Fannie Mae Saga: Restructuring Housing Finance A Dangerous PropositionVW Staff
Rafferty Capital Markets’ Richard X. Bove warns that tinkering with the current housing finance structure could be a recipe for disaster, especially if the tinkering happens for political reasons.
Fannie Mae and Freddie Mac replacement legislation
Today’s issue of the Wall Street Journal indicates that the heads of the Senate Banking Committee Tim Johnson (D., SD) and Mike Crapo (R. ID) have reached an agreement on a broad piece of legislation to replace Fannie Mae / Federal National Mortgage Assctn Fnni Me (OTCBB:FNMA) and Freddie Mac / Federal Home Loan Mortgage Corp (OTCBB:FMCC). In addition, the proposed legislation would restructure the housing finance market and seek to maintain the existence of the 30-year fixed rate mortgage.
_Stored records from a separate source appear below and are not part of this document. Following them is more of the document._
===== src/rtl/bootfetch_pkg.sv =====
package bootfetch_pkg;

   typedef enum logic [2:0] {
      ST_IDLE,
      ST_NISSUE,
      ST_NWAIT,
      ST_WISSUE,
      ST_WWAIT,
      ST_RESP
   } fetch_state_t;

   // Result lane for the byte read from fetch offset k: the byte order is
   // reversed inside each word, and the word order is kept.
   function automatic int unsigned lane_of(input int unsigned k, input int unsigned wb);
      return (k / wb) * wb + (wb - 1 - (k % wb));
   endfunction

endpackage


===== src/rtl/bootfetch_lat_timer.sv =====
module bootfetch_lat_timer #(
   parameter int unsigned LAT = 2
) (
   input  logic clk,
   input  logic rst_n,
   input  logic start,
   output logic expire
);
   localparam int unsigned CNT_W = $clog2(LAT + 1) + 1;
   localparam logic [CNT_W-1:0] LAT_C = CNT_W'(LAT);

   logic             busy_q;
   logic [CNT_W-1:0] cnt_q;

   assign expire = busy_q && (cnt_q == LAT_C);

   always_ff @(posedge clk or negedge rst_n) begin
      if (!rst_n) begin
         busy_q <= 1'b0;
         cnt_q  <= '0;
      end else if (start) begin
         busy_q <= 1'b1;
         cnt_q  <= CNT_W'(1);
      end else if (expire) begin
         busy_q <= 1'b0;
      end else if (busy_q) begin
         cnt_q <= cnt_q + CNT_W'(1);
      end
   end
endmodule


===== src/rtl/bootfetch_packer.sv =====
module bootfetch_packer
   import bootfetch_pkg::*;
#(
   parameter int unsigned WORD_BYTES  = 4,
   parameter int unsigned FETCH_BYTES = 8,
   localparam int unsigned IDX_W      = $clog2(FETCH_BYTES),
   localparam int unsigned FETCH_W    = 8 * FETCH_BYTES
) (
   input  logic               clk,
   input  logic               rst_n,
   input  logic               clr,
   input  logic               byte_we,
   input  logic [IDX_W-1:0]   byte_idx,
   input  logic [7:0]         byte_in,
   input  logic               word_we,
   input  logic [FETCH_W-1:0] word_in,
   output logic [FETCH_W-1:0] data_out
);
   // One byte register per result lane. Each lane is written by exactly one
   // fetch offset, fixed at elaboration.
   for (genvar g = 0; g < FETCH_BYTES; g++) begin : g_lane
      localparam int unsigned SRC = lane_of(g, WORD_BYTES);
      logic [7:0] lane_q;

      always_ff @(posedge clk or negedge rst_n) begin
         if (!rst_n) begin
            lane_q <= '0;
         end else if (clr) begin
            lane_q <= '0;
         end else if (word_we) begin
            lane_q <= word_in[g*8 +: 8];
         end else if (byte_we && (byte_idx == IDX_W'(SRC))) begin
            lane_q <= byte_in;
         end
      end

      assign data_out[g*8 +: 8] = lane_q;
   end
endmodule


===== src/rtl/bootfetch_ctrl.sv =====
module bootfetch_ctrl
   import bootfetch_pkg::*;
#(
   parameter int unsigned ADDR_W = 16,
   parameter int unsigned IDX_W  = 3
) (
   input  logic              clk,
   input  logic              rst_n,
   input  logic              go_wide,
   input  logic              req_valid,
   input  logic [ADDR_W-1:0] req_addr,
   input  logic              expire,
   output logic              req_ready,
   output logic              accept,
   output logic              rom_rd,
   output logic              wide_rd,
   output logic              byte_we,
   output logic              word_we,
   output logic              done,
   output logic              err,
   output logic              wide_active,
   output logic [IDX_W-1:0]  idx,
   output logic [ADDR_W-1:0] base
);
   localparam logic [IDX_W-1:0] LAST_IDX = '1;

   fetch_state_t      state_q;
   logic [ADDR_W-1:0] base_q;
   logic [IDX_W-1:0]  idx_q;
   logic              err_q;
   logic              wide_q;
   logic              misaligned;

   assign misaligned = |req_addr[IDX_W-1:0];

   always_ff @(posedge clk or negedge rst_n) begin
      if (!rst_n) begin
         state_q <= ST_IDLE;
         base_q  <= '0;
         idx_q   <= '0;
         err_q   <= 1'b0;
         wide_q  <= 1'b0;
      end else begin
         case (state_q)
            ST_IDLE: begin
               wide_q <= wide_q | go_wide;
               if (req_valid) begin
                  base_q <= req_addr;
                  idx_q  <= '0;
                  err_q  <= misaligned;
                  if (misaligned)  state_q <= ST_RESP;
                  else if (wide_q) state_q <= ST_WISSUE;
                  else             state_q <= ST_NISSUE;
               end
            end
            ST_NISSUE: state_q <= ST_NWAIT;
            ST_NWAIT: begin
               if (expire) begin
                  if (idx_q == LAST_IDX) begin
                     state_q <= ST_RESP;
                  end else begin
                     idx_q   <= idx_q + IDX_W'(1);
                     state_q <= ST_NISSUE;
                  end
               end
            end
            ST_WISSUE: state_q <= ST_WWAIT;
            ST_WWAIT: begin
               if (expire) state_q <= ST_RESP;
            end
            ST_RESP: begin
               err_q   <= 1'b0;
               state_q <= ST_IDLE;
            end
            default: state_q <= ST_IDLE;
         endcase
      end
   end

   always_comb begin
      req_ready   = (state_q == ST_IDLE);
      accept      = req_ready && req_valid;
      rom_rd      = (state_q == ST_NISSUE);
      wide_rd     = (state_q == ST_WISSUE);
      byte_we     = (state_q == ST_NWAIT) && expire;
      word_we     = (state_q == ST_WWAIT) && expire;
      done        = (state_q == ST_RESP);
      err         = done && err_q;
      wide_active = wide_q;
      idx         = idx_q;
      base        = base_q;
   end
endmodule


===== src/rtl/bootfetch_top.sv =====
module bootfetch_top
   import bootfetch_pkg::*;
#(
   parameter int unsigned ADDR_W          = 16,
   parameter int unsigned RD_LAT          = 2,
   parameter int unsigned WORD_BYTES      = 4,
   parameter int unsigned WORDS_PER_FETCH = 2,
   localparam int unsigned FETCH_BYTES    = WORD_BYTES * WORDS_PER_FETCH,
   localparam int unsigned IDX_W          = $clog2(FETCH_BYTES),
   localparam int unsigned FETCH_W        = 8 * FETCH_BYTES
) (
   input  logic               clk,
   input  logic               rst_n,
   input  logic               go_wide,
   input  logic               req_valid,
   output logic               req_ready,
   input  logic [ADDR_W-1:0]  req_addr,
   output logic               rsp_done,
   output logic               rsp_err,
   output logic [FETCH_W-1:0] rsp_insn,
   output logic               wide_active,
   output logic               rom_rd,
   output logic [ADDR_W-1:0]  rom_addr,
   input  logic [7:0]         rom_byte,
   output logic               wide_rd,
   output logic [ADDR_W-1:0]  wide_addr,
   input  logic [FETCH_W-1:0] wide_data
);
   if (RD_LAT < 1) begin : g_bad_lat
      $error("bootfetch_top: RD_LAT must be at least 1");
   end
   if ((WORD_BYTES < 2) || ((WORD_BYTES & (WORD_BYTES - 1)) != 0)) begin : g_bad_word
      $error("bootfetch_top: WORD_BYTES must be a power of two, at least 2");
   end
   if ((WORDS_PER_FETCH < 1) || ((WORDS_PER_FETCH & (WORDS_PER_FETCH - 1)) != 0)) begin : g_bad_words
      $error("bootfetch_top: WORDS_PER_FETCH must be a power of two");
   end
   if (ADDR_W <= IDX_W) begin : g_bad_addr
      $error("bootfetch_top: ADDR_W too small for the fetch size");
   end

   logic              accept;
   logic              expire;
   logic              byte_we;
   logic              word_we;
   logic [IDX_W-1:0]  idx;
   logic [ADDR_W-1:0] base;

   bootfetch_ctrl #(
      .ADDR_W (ADDR_W),
      .IDX_W  (IDX_W)
   ) u_ctrl (
      .clk         (clk),
      .rst_n       (rst_n),
      .go_wide     (go_wide),
      .req_valid   (req_valid),
      .req_addr    (req_addr),
      .expire      (expire),
      .req_ready   (req_ready),
      .accept      (accept),
      .rom_rd      (rom_rd),
      .wide_rd     (wide_rd),
      .byte_we     (byte_we),
      .word_we     (word_we),
      .done        (rsp_done),
      .err         (rsp_err),
      .wide_active (wide_active),
      .idx         (idx),
      .base        (base)
   );

   bootfetch_lat_timer #(
      .LAT (RD_LAT)
   ) u_timer (
      .clk    (clk),
      .rst_n  (rst_n),
      .start  (rom_rd | wide_rd),
      .expire (expire)
   );

   bootfetch_packer #(
      .WORD_BYTES  (WORD_BYTES),
      .FETCH_BYTES (FETCH_BYTES)
   ) u_packer (
      .clk      (clk),
      .rst_n    (rst_n),
      .clr      (accept),
      .byte_we  (byte_we),
      .byte_idx (idx),
      .byte_in  (rom_byte),
      .word_we  (word_we),
      .word_in  (wide_data),
      .data_out (rsp_insn)
   );

   assign rom_addr  = {base[ADDR_W-1:IDX_W], idx};
   assign wide_addr = base;
endmodule


===== config.mk =====
export PLATFORM = sky130hd
export DESIGN_NAME = bootfetch_top
export DESIGN_NICKNAME = d
export VERILOG_FILES = /design/src/rtl/bootfetch_pkg.sv /design/src/rtl/bootfetch_lat_timer.sv /design/src/rtl/bootfetch_packer.sv /design/src/rtl/bootfetch_ctrl.sv /design/src/rtl/bootfetch_top.sv
export SDC_FILE = /design/constraint.sdc
export NUM_CORES = 1
export LEC_CHECK = 0
export BUFFER_PORTS_ARGS = -buffer_cell sky130_fd_sc_hd__buf_2
export CORE_MARGIN = 1
export CORE_UTILIZATION = 51
export DETAILED_ROUTE_END_ITERATION = 16
export GPL_ROUTABILITY_DRIVEN = 0
export PLACE_DENSITY = 0.84
export RECOVER_POWER = 50
export SYNTH_ARGS = -nofsm -noshare
export SYNTH_HDL_FRONTEND = slang
export SYNTH_SLANG_ARGS = --single-unit

===== constraint.sdc =====
create_clock -name clk -period 4.9 [get_ports clk]
set_clock_uncertainty 0.15 [all_clocks]
set_input_delay 0.98 -clock clk [delete_from_list [all_inputs] [get_ports clk]]
set_output_delay 0.98 -clock clk [all_outputs]
set_load 0.1 [all_outputs]

## After elaboration in Yosys (flattened, before gate mapping)

Cells that the tools add are included.

| cells by class | value |
|---|---|
| $add $sub $neg | 2 |
| equality and inequality tests | 18 |
| muxes and demuxes | 42 |
| bitwise logic cells | 2 |
| reductions and logical operators | 33 |

Operators with widths:

| kind | number |
|---|---|
| $mux 8 | 24 |
| $mux 3 | 11 |
| $reduce_bool 3->1 | 8 |
| $eq 3x3->1 const B | 6 |
| $eq 3x2->1 const B | 5 |
| $pmux 3 s5 | 1 |
| $logic_and 1x1->1 | 13 |
| $reduce_bool 2->1 | 4 |
| $add 3x1->3 const B | 2 |
| $eq 3x1->1 const B | 2 |
| $logic_not 3->1 | 2 |
| $ne 2x1->1 const B | 3 |
| $pmux 3 s2 | 1 |
| $reduce_and 2->1 | 3 |
| $ne 2x2->1 const B | 2 |
| $reduce_and 4->1 | 1 |
| $mux 1 | 3 |
| $reduce_and 3->1 | 1 |
| $reduce_or 3->1 | 1 |
| $mux 2 | 1 |
| $or 1x1->1 | 2 |
| $pmux 1 s2 | 1 |

| word-level totals | value |
|---|---|
| register bits after elaboration | 92 |
| input bits | 92 |
| output and inout bits | 102 |
| logic and storage cells | 112 |

## Longest topological paths before layout

| depth | value |
|---|---|
| depth after elaboration | 7 |
| mapped depth | 10 |
| mapped depth without buffers | 6 |

## By module

Synthesis repeated with hierarchy kept, for this count alone.

| second synthesis, totals | value |
|---|---|
| cells, all modules | 464 |
| area, all modules | 4700.8 um^2 |

By module, submodules not included:

| module | instances | cells an instance | area an instance (um^2) | sequential area each (um^2) |
|---|---|---|---|---|
| bootfetch_packer | 1 | 304 | 3215.6 | 1601.5 |
| bootfetch_ctrl | 1 | 125 | 1152.4 | 600.6 |
| bootfetch_lat_timer | 1 | 21 | 229.0 | 100.1 |
| bootfetch_top | 1 | 14 | 103.8 | 0.0 |

## Worst setup path after synthesis

Ideal clock, no wire load.

| timing path | value |
|---|---|
| path type | register to output |
| start point | reg u_ctrl.state_q[0] |
| end point | out req_ready |
| arrival time | 2.674 ns |
| data required time | 3.770 ns |
| setup slack | 1.096 ns |
| cell stages (with the launch flop) | 3 |
| buffers on the path | 1 |
| cell sequence | dfrtp_1 -> clkbuf_1 -> nor3_1 |

| on the way | value |
|---|---|
| word-level cells in the longest chain between the ends | 1 |

Ends and longest elaborated chain:

| element | RTL line | source |
|---|---|---|
| start, declared | bootfetch_ctrl.sv:27 | `fetch_state_t state_q;` |
| start signal, assigned | bootfetch_ctrl.sv:38 | `state_q <= ST_IDLE;` |
| start signal, assigned | bootfetch_ctrl.sv:51 | `if (misaligned) state_q <= ST_RESP;` |
| start signal, assigned | bootfetch_ctrl.sv:52 | `else if (wide_q) state_q <= ST_WISSUE;` |
| $logic_not 3->1 | bootfetch_ctrl.sv:81 | `req_ready = (state_q == ST_IDLE);` |
| end, declared | bootfetch_top.sv:16 | `output logic req_ready,` |

Every way passes these cells.

## Worst setup path in the final report

| timing path | value |
|---|---|
| start point | reg u_timer.cnt_q[0] |
| end point | reg u_packer.g_lane[7].lane_q[6] |

| on the way | value |
|---|---|
| word-level cells in the longest chain between the ends | 5 |
| elaborated cells on any way between the ends | 8 |
| those cells by class | 1 x eq/ne; 2 x mux; 5 x reduce/logical |

Ends and longest elaborated chain:

| element | RTL line | source |
|---|---|---|
| start, declared | bootfetch_lat_timer.sv:13 | `logic [CNT_W-1:0] cnt_q;` |
| start signal, assigned | bootfetch_lat_timer.sv:27 | `cnt_q <= cnt_q + CNT_W'(1);` |
| $eq 3x2->1 (*) | bootfetch_lat_timer.sv:15 | `assign expire = busy_q && (cnt_q == LAT_C);` |
| $logic_and 1x1->1 (*) | bootfetch_lat_timer.sv:15 |  |
| $logic_and 1x1->1 (on tied branches) | bootfetch_ctrl.sv:86, bootfetch_ctrl.sv:85 |  |
| $mux 8 or $logic_and 1x1->1 (tied branches) | bootfetch_packer.sv:30, bootfetch_packer.sv:32 |  |
| $mux 8 or $reduce_bool 3->1 (tied branches) | -- |  |
| end signal, assigned | bootfetch_packer.sv:31 | `lane_q <= word_in[g*8 +: 8];` |
| end signal, assigned | bootfetch_packer.sv:33 | `lane_q <= byte_in;` |
| end, declared | bootfetch_packer.sv:23 | `logic [7:0] lane_q;` |

Every way passes the cells marked *; elsewhere a longest branch is shown, timed or not.
A chain may end at the register's enable or synchronous reset.

==> impl_results.md <==
- F_max: 321.4 MHz
- Tightest Pin Transition: 2.275 ns
- TNS Setup: 0 ns
- Reg-to-reg slack, setup: 1.79 ns
- Leading area contributor after synthesis: dfrtp_1
- Cell Count, Final, Fillers Out: 650
- Crit. End Element: flip-flop
- Unrepaired setup endpoints after global routing: no
- CTS resizes: 0
- Mean post-synth cell area: 11.76 sq um
- Critical path arrival: 3.25 ns
- CP required: 5.04 ns
- Main synth FF type: dfrtp_1
- Worst path slowest cell: and2_2
- CP Launch Type: flip-flop
- Ys Warns: 0
- Family with the most delay on the worst path: simple AND/OR/NAND/NOR gates
- Ant. Diodes: 0
- Clock Sinks: 92
- Register bit total from synthesis: 92
- Worst reg2reg path depth: 7
- Reg clk slew, reported paths: 0.10 ns
- Clock latency on the worst-skew pair: 0.36 ns
- Seq/Total Area, Yosys: 0.5319
- Wire per inst: 18.27 microns
- # rows: 33
- Via count: 3779
- Ports: 194
- Slew HR: -0.5167
- Max Cap Viol: 1
- DRC: 0
- DRT Pass-1 Iters: 6
- Vias in the first global route: 3531
- Post-CTS Hold Buffers: 0
- Min-Delay Path Class: reg2reg
- Initial core utilization: 0.5267
- Core Area: 8217 sq um
- Max FO, Critical Path: 53
- Mapped Area: 4328 sq um
- Final hold vios: 0
- Slowest Stage Delay on Critical Path: 0.91 ns
- Chip height: 94.12 microns
- Hold depth: 1
- Synth area leaders: dfrtp_1 (53%), o2bb2ai_1 (13%), a21oi_1 (8.3%)
- Number of placed instances, taps included: 634
- Crit path buffers/inverters: 2
- Violated checks: max-capacitance violations, max-slew violations
- FFs w/ async S/R, synth: 1.000
- Number of synthesized flops with an enable pin: 0
- Post-route ant nets: 0
- PortBufs: 193
- Post-synth net total: 468
- Minimum clock period: 3.112 ns
- Layout Nets: 640
- Initial antenna violation count: 0
- Cells after synthesis: 368
- Die footprint: 8859 sq um
- TritonCTS Buffers: 9
- Share of layout cells above drive strength 1: 0.4055
- Final setup viols: 0
- Area fraction of the dominant cell type after synthesis: 0.5319
- WP depth: 7
- Slew Limit Fails: 93
- Total GRT Usage: 0.2669
- Final wirelength: 11880 microns
- Worst path cell trace: inv_1, ha_1, and3b_1, and2_2, buf_4, a31oi_2, o2bb2ai_1
- Die W: 94.12 microns
- Clock Tree Buf Depth: 2
- Pin count of the biggest net entering global routing: 93
- Area grow syn2layout: 24.52%
- Starting DRC count in detailed routing: 205
- GRT Residual Overflow: 0
- Status: finished with violations
- DP Wirelength: 8557 microns
- Setup Crit Path Kind: reg2reg
- CTS root buf: clkbuf_8
- Vias per cell: 5.814
- Library cells used by synthesis: 39
- Final worst-path cycle share: 0.6350
- Postcts setup bufs: 0
- CTS tree: done
- Global-route wire length before repair: 17880 microns
- Htree depth: 3
-- logic make-up (layout without fill, tap and decap cells) --
group	Yosys count	count (layout)	synth area share
muxes	17	17	0.04394
and+or+nand+nor	38	38	0.05204
buffers and inverters	39	216	0.05608
xor gates and xnor gates	1	1	0.002024
adders and majority gates	8	8	0.02313
AOI/OAI and AO/OA	173	173	0.2908
DFF	92	92	0.5319
-- flip-flops by register name (all words and copies together) (netlist names) --
signal and flops:
u_ctrl.err_q 1, u_ctrl.base 16, u_ctrl.state_q 3, u_ctrl.idx 3, u_timer.cnt_q 3, u_packer.g_lane.lane_q 64
u_timer.busy_q 1, u_ctrl.wide_active 1
-- layout by cell type, fill, tap and decap left out, types with 2 or more instances in the layout --
cell / n
buf_2: 165
dfrtp_1: 92
a21oi_1: 72
o2bb2ai_1: 64
clkbuf_1: 28
mux2_2: 16
a21oi_2: 10
clkbuf_8: 10
nor2_1: 8
a21boi_1: 8
nand2_1: 8
ha_1: 8
inv_1: 5
a21o_1: 5
nor2b_1: 3
nor3_1: 3
a31oi_4: 3
a31oi_2: 3
o21ai_0: 3
nand2b_1: 2
and2_1: 2
or2_2: 2
inv_8: 2
inv_6: 2
-- worst paths after layout --
check                                                  start                            to
worst max-delay path                        u_timer.cnt_q[0]  u_packer.g_lane[7].lane_q[6]
worst min-delay path            u_packer.g_lane[5].lane_q[4]  u_packer.g_lane[5].lane_q[4]
worst max register to register              u_timer.cnt_q[0]  u_packer.g_lane[7].lane_q[6]
worst min register to register  u_packer.g_lane[5].lane_q[4]  u_packer.g_lane[5].lane_q[4]
max in group asynchronous                              rst_n  u_packer.g_lane[0].lane_q[0]
min in group asynchronous                              rst_n  u_packer.g_lane[4].lane_q[6]
-- area by class of cell --
cell class	count	area (sq um)
inverter	5	18.77
clock buffer	10	137.6
clock inverter	6	77.57
multi-input combinational	237	1778
tap	105	131.4
sequential	92	2302
timing repair buffer	195	943.4
fill	662	2828
-- metrics by stage --
step	hold WS [ns]	utilization	worst slack [ns]	instance area (sq um)
after floorplan	0.3772	-	1.096	4328
after global placement	0.3155	0.6364	1.984	5229
after detailed placement	0.3193	0.6364	1.853	5229
after CTS	0.3423	0.6626	1.825	5444
after global routing	0.3611	0.6559	1.580	5389
final	0.3426	0.6559	1.788	5389
-- cell usage after synthesis, types with 4 or more instances --
cell and count:
a21o_1 5, inv_1 5, a21boi_1 8, nor2_1 8, dfrtp_1 92, mux2_2 16
buf_2 11, o2bb2ai_1 64, nand2_1 8, clkbuf_1 4, buf_4 16, ha_1 8
a21oi_1 72, a21oi_2 10
-- metal layers --
metal  vias to the layer above  part of all wire  track usage  wire length (microns)
li1                       1711                 -            -                      -
met1                      1806              0.39       0.3258                   4689
met2                       240              0.49       0.4605                   5859
met3                        22             0.097      0.07120                   1149
met4                         0             0.015      0.07949                    177
met5                         -                 0            0                      0
Power is left out: the tool's default activity adds up to more than one toggle a clock period on the data nets, which glitch-free logic cannot reach.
Unfortunately, no specifics concerning what the bill says were provided. However, the comments in the article suggest that the new legislation would follow relatively closely to the outlines of the proposed Corker (R., TN)/Warner (D., VA) legislation. The specifics of the new legislation will be released later this week. The one key difference highlighted between Corker/Warner and the proposed legislation is a commitment to maintain the 30-year fixed rate mortgage.
The very last paragraph of the article suggests that the government will have no choice but to let some of the benefits of owning these stocks flow back to their shareholders. What this means is unclear but it does suggest that the authors of the new legislation will not abandon current public shareholders of the companies.
The Journal with its clear bias against private holders of financial stocks gratuitously suggests that hedge funds and institutional investors can realize huge gains if the public shareholders are given some relief. This anti-capitalist argument fails to mention who the biggest winners would be if the current ownership structure is maintained. They would be American taxpayers.
Fannie Mae, Freddie Mac warrants owned by government
The United States government owns warrants which give it the right to purchase 4.6 billion shares of Fannie Mae / Federal National Mortgage Assctn Fnni Me (OTCBB:FNMA) and 2.6 million shares of Freddie Mac / Federal Home Loan Mortgage Corp (OTCBB:FMCC). In the three months since we started writing about these companies the value of these warrants has gained by approximately $3.75 per share or 156%. In dollar terms this is $31 billion. Tens of billions more are likely to accrue to the taxpayer if the current ownership structures are maintained.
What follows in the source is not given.